- **TO DO**
The records below must be copied in full, exactly as they read.

─── STUDY MATERIAL ───

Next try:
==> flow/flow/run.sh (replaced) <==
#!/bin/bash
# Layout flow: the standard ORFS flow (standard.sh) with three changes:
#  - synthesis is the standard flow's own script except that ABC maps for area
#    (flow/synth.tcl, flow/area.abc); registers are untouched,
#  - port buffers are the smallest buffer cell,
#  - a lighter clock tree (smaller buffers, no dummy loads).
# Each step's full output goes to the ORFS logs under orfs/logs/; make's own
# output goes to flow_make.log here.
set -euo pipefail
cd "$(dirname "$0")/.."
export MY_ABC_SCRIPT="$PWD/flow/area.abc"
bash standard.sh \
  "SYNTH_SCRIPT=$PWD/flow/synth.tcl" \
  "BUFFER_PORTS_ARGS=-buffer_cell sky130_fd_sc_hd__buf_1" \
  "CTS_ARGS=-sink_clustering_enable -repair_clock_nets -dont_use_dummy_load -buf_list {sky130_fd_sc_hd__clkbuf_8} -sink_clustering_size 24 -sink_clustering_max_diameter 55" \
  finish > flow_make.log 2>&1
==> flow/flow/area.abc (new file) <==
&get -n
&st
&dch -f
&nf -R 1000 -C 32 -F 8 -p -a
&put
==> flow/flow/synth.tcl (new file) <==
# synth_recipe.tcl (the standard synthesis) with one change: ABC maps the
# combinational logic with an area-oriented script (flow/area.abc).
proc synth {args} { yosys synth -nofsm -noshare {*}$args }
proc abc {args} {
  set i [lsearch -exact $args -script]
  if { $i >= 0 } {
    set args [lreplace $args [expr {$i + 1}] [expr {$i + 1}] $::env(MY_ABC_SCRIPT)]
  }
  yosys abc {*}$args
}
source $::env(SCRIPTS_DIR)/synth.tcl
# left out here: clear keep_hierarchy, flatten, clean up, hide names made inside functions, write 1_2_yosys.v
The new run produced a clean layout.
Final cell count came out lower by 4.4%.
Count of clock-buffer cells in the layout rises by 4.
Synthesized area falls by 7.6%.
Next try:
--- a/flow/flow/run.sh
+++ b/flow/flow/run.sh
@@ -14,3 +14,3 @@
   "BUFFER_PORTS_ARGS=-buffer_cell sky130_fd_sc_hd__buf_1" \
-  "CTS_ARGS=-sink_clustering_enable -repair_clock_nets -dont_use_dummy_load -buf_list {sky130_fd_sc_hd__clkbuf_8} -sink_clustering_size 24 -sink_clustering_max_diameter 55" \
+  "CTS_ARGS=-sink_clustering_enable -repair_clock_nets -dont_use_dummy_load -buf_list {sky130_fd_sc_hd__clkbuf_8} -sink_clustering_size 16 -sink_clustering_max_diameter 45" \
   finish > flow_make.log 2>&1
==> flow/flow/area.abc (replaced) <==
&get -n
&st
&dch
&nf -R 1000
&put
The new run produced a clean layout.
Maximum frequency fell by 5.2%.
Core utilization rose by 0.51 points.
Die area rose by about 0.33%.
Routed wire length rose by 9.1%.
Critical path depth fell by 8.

───

- **ANSWER TO THE EXERCISE**
Next try:
==> flow/flow/run.sh (replaced) <==
#!/bin/bash
# Layout flow: the standard ORFS flow (standard.sh) with three changes:
#  - synthesis is the standard flow's own script except that ABC maps for area
#    (flow/synth.tcl, flow/area.abc); registers are untouched,
#  - port buffers are the smallest buffer cell,
#  - a lighter clock tree (smaller buffers, no dummy loads).
# Each step's full output goes to the ORFS logs under orfs/logs/; make's own
# output goes to flow_make.log here.
set -euo pipefail
cd "$(dirname "$0")/.."
export MY_ABC_SCRIPT="$PWD/flow/area.abc"
bash standard.sh \
  "SYNTH_SCRIPT=$PWD/flow/synth.tcl" \
  "BUFFER_PORTS_ARGS=-buffer_cell sky130_fd_sc_hd__buf_1" \
  "CTS_ARGS=-sink_clustering_enable -repair_clock_nets -dont_use_dummy_load -buf_list {sky130_fd_sc_hd__clkbuf_8} -sink_clustering_size 24 -sink_clustering_max_diameter 55" \
  finish > flow_make.log 2>&1
==> flow/flow/area.abc (new file) <==
&get -n
&st
&dch -f
&nf -R 1000 -C 32 -F 8 -p -a
&put
==> flow/flow/synth.tcl (new file) <==
# synth_recipe.tcl (the standard synthesis) with one change: ABC maps the
# combinational logic with an area-oriented script (flow/area.abc).
proc synth {args} { yosys synth -nofsm -noshare {*}$args }
proc abc {args} {
  set i [lsearch -exact $args -script]
  if { $i >= 0 } {
    set args [lreplace $args [expr {$i + 1}] [expr {$i + 1}] $::env(MY_ABC_SCRIPT)]
  }
  yosys abc {*}$args
}
source $::env(SCRIPTS_DIR)/synth.tcl
# left out here: clear keep_hierarchy, flatten, clean up, hide names made inside functions, write 1_2_yosys.v
The new run produced a clean layout.
Final cell count came out lower by 4.4%.
Count of clock-buffer cells in the layout rises by 4.
Synthesized area falls by 7.6%.
Next try:
--- a/flow/flow/run.sh
+++ b/flow/flow/run.sh
@@ -14,3 +14,3 @@
   "BUFFER_PORTS_ARGS=-buffer_cell sky130_fd_sc_hd__buf_1" \
-  "CTS_ARGS=-sink_clustering_enable -repair_clock_nets -dont_use_dummy_load -buf_list {sky130_fd_sc_hd__clkbuf_8} -sink_clustering_size 24 -sink_clustering_max_diameter 55" \
+  "CTS_ARGS=-sink_clustering_enable -repair_clock_nets -dont_use_dummy_load -buf_list {sky130_fd_sc_hd__clkbuf_8} -sink_clustering_size 16 -sink_clustering_max_diameter 45" \
   finish > flow_make.log 2>&1
==> flow/flow/area.abc (replaced) <==
&get -n
&st
&dch
&nf -R 1000
&put
The new run produced a clean layout.
Maximum frequency fell by 5.2%.
Core utilization rose by 0.51 points.
Die area rose by about 0.33%.
Routed wire length rose by 9.1%.
Critical path depth fell by 8.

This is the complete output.